++++ Data provided ++++

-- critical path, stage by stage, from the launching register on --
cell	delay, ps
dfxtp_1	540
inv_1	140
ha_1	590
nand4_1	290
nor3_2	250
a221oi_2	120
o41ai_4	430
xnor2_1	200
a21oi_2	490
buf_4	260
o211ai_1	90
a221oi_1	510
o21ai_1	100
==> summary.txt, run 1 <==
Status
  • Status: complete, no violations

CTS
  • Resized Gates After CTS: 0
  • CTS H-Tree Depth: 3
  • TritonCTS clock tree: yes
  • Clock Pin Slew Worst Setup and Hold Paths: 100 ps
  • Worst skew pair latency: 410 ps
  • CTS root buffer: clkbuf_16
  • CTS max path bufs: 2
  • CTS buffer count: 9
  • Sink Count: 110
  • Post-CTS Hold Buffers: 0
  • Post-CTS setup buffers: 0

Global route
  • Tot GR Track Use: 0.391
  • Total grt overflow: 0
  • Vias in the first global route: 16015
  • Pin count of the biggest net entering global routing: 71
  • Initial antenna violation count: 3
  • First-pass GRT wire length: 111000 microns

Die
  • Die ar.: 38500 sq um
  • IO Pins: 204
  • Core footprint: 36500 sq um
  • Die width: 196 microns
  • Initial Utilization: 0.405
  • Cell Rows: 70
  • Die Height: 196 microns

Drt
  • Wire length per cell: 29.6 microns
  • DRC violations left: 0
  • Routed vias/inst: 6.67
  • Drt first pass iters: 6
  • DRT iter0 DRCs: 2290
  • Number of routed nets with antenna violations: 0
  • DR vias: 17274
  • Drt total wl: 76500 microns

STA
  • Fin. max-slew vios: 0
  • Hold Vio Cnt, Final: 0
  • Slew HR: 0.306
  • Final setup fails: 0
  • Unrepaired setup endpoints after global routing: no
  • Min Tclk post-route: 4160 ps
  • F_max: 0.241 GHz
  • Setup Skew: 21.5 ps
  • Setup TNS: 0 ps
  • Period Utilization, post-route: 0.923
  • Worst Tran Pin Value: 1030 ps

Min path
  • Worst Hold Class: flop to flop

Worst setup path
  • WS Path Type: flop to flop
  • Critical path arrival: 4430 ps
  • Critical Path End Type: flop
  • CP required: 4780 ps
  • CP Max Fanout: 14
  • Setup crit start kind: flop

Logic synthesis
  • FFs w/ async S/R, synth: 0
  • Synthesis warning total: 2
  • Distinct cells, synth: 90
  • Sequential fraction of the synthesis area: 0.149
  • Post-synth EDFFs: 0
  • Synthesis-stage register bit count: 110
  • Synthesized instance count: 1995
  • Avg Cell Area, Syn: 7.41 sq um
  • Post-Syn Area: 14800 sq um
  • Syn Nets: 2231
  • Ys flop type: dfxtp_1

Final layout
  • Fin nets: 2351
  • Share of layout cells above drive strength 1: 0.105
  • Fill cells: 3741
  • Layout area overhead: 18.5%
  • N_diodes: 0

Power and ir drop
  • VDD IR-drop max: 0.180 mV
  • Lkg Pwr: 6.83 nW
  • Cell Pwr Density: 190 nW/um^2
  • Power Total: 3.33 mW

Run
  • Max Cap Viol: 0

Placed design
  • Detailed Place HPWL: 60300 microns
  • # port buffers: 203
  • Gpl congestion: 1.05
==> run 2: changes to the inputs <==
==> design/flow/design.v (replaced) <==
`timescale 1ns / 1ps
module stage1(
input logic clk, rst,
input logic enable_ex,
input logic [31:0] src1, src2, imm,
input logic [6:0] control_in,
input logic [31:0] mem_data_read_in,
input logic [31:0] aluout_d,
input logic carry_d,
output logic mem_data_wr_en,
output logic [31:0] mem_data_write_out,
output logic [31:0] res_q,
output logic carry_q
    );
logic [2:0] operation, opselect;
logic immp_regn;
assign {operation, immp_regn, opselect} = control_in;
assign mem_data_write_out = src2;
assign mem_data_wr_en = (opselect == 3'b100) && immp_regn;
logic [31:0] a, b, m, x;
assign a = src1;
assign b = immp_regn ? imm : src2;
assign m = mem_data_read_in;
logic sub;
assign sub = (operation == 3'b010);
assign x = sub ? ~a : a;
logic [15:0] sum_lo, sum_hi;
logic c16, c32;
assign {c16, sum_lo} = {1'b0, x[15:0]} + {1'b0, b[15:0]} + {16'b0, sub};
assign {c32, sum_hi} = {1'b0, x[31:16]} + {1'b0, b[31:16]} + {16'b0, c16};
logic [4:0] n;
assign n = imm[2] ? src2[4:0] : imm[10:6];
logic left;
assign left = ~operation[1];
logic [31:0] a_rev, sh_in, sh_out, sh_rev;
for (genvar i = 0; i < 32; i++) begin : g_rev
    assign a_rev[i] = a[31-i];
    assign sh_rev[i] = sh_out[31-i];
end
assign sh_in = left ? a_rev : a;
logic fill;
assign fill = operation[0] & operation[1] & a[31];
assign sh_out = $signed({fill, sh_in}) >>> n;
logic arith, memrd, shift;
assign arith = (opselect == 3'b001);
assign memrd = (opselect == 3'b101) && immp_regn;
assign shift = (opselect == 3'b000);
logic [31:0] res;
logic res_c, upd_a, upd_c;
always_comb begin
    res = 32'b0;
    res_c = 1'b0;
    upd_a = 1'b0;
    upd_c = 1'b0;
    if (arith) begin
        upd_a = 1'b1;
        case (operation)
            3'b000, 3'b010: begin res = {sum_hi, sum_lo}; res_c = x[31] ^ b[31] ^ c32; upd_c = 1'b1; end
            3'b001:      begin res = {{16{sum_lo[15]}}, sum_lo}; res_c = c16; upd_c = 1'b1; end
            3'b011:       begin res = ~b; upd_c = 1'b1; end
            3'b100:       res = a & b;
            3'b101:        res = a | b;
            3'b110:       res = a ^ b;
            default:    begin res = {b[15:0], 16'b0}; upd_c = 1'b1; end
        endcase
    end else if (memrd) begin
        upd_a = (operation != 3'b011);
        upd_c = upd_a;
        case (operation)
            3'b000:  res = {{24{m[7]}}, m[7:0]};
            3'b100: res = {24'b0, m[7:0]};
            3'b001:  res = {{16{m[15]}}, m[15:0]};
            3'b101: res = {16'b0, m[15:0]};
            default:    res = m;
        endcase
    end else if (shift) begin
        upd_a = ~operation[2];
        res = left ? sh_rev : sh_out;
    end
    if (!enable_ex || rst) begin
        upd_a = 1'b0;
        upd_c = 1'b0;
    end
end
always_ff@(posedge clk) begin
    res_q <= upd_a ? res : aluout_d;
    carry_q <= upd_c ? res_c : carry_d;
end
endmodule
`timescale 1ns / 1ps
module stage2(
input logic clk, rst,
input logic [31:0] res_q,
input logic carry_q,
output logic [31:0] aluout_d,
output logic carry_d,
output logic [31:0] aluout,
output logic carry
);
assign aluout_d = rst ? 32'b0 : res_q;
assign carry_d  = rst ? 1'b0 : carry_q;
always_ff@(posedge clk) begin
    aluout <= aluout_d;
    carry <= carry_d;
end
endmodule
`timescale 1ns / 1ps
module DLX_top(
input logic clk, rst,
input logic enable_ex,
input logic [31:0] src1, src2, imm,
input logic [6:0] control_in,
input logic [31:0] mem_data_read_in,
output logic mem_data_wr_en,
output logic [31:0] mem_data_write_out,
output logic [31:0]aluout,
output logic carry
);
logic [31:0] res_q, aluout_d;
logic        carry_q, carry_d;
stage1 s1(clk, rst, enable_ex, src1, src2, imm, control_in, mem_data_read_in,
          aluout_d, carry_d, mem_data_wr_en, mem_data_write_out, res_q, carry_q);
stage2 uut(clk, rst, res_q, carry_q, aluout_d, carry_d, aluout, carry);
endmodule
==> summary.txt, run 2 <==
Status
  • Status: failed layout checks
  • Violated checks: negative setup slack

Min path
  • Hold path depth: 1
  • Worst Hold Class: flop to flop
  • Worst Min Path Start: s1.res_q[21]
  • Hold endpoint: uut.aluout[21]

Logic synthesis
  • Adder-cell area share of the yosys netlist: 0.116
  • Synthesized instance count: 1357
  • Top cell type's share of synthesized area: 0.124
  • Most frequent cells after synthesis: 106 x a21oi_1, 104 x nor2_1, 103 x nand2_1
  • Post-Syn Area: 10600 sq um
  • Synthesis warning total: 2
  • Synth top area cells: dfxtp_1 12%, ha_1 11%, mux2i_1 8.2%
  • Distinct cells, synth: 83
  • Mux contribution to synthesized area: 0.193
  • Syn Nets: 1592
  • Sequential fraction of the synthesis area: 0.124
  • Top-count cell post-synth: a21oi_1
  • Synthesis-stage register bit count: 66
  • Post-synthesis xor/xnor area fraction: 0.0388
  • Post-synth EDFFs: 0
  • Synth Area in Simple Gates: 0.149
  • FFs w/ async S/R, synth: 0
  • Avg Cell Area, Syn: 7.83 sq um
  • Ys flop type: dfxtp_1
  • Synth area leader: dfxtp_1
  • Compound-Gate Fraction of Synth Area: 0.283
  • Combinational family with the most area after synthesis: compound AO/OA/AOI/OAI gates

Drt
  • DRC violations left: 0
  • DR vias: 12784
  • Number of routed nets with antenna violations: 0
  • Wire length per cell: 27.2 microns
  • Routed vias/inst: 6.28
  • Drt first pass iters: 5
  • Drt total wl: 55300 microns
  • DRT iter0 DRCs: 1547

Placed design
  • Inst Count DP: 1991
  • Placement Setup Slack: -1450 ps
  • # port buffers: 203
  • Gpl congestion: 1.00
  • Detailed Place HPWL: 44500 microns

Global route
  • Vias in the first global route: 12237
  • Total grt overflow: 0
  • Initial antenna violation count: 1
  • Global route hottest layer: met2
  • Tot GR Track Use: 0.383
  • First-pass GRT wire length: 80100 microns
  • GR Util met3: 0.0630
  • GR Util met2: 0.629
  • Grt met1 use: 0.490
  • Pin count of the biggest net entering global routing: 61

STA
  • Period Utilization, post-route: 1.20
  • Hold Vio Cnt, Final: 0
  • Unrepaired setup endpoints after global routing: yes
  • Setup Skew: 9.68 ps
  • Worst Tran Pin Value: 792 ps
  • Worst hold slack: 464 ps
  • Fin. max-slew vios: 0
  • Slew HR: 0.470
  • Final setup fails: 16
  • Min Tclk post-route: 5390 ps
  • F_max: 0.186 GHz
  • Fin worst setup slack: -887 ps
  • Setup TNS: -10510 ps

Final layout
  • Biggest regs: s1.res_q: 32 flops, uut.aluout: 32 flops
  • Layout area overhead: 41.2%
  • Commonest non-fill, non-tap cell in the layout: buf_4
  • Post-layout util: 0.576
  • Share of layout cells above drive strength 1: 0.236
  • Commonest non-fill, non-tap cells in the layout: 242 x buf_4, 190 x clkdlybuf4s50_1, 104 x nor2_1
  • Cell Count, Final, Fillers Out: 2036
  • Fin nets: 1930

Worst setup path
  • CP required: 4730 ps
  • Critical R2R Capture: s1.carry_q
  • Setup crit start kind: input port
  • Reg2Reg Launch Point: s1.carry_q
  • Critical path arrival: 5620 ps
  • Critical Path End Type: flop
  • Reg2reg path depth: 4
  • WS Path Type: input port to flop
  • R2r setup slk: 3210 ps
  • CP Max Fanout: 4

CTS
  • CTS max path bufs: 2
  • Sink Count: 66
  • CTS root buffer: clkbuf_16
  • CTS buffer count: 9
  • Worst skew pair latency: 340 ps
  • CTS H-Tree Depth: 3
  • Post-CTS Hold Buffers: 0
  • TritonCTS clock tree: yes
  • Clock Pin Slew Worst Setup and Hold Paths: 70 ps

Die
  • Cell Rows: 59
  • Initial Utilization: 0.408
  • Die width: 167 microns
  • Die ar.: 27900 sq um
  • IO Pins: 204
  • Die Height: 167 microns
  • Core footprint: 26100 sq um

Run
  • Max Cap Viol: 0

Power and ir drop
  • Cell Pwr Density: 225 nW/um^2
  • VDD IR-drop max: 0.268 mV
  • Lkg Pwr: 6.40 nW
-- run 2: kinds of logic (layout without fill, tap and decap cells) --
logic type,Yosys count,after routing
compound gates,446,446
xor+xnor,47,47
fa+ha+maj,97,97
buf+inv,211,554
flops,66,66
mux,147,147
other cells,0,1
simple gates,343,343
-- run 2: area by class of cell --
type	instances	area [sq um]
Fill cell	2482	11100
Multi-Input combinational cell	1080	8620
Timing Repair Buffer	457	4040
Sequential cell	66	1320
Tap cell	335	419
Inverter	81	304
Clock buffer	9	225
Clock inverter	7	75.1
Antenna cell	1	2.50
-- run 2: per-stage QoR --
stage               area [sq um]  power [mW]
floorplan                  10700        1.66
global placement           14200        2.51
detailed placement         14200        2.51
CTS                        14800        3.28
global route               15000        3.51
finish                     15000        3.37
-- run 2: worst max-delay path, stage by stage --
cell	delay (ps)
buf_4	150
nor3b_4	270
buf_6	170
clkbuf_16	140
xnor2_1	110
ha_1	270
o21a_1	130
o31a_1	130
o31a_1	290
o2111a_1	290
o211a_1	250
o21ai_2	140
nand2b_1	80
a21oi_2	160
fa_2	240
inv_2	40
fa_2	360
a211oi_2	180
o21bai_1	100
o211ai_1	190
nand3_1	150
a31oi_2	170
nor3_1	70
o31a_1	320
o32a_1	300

++++

▶ Work required:
Could you please copy the lines of the listing above exactly, from its first line through the line bearing "Paths: 100 ps", and nothing more?

▶ Task response:
-- critical path, stage by stage, from the launching register on --
cell	delay, ps
dfxtp_1	540
inv_1	140
ha_1	590
nand4_1	290
nor3_2	250
a221oi_2	120
o41ai_4	430
xnor2_1	200
a21oi_2	490
buf_4	260
o211ai_1	90
a221oi_1	510
o21ai_1	100
==> summary.txt, run 1 <==
Status
  • Status: complete, no violations

CTS
  • Resized Gates After CTS: 0
  • CTS H-Tree Depth: 3
  • TritonCTS clock tree: yes
  • Clock Pin Slew Worst Setup and Hold Paths: 100 ps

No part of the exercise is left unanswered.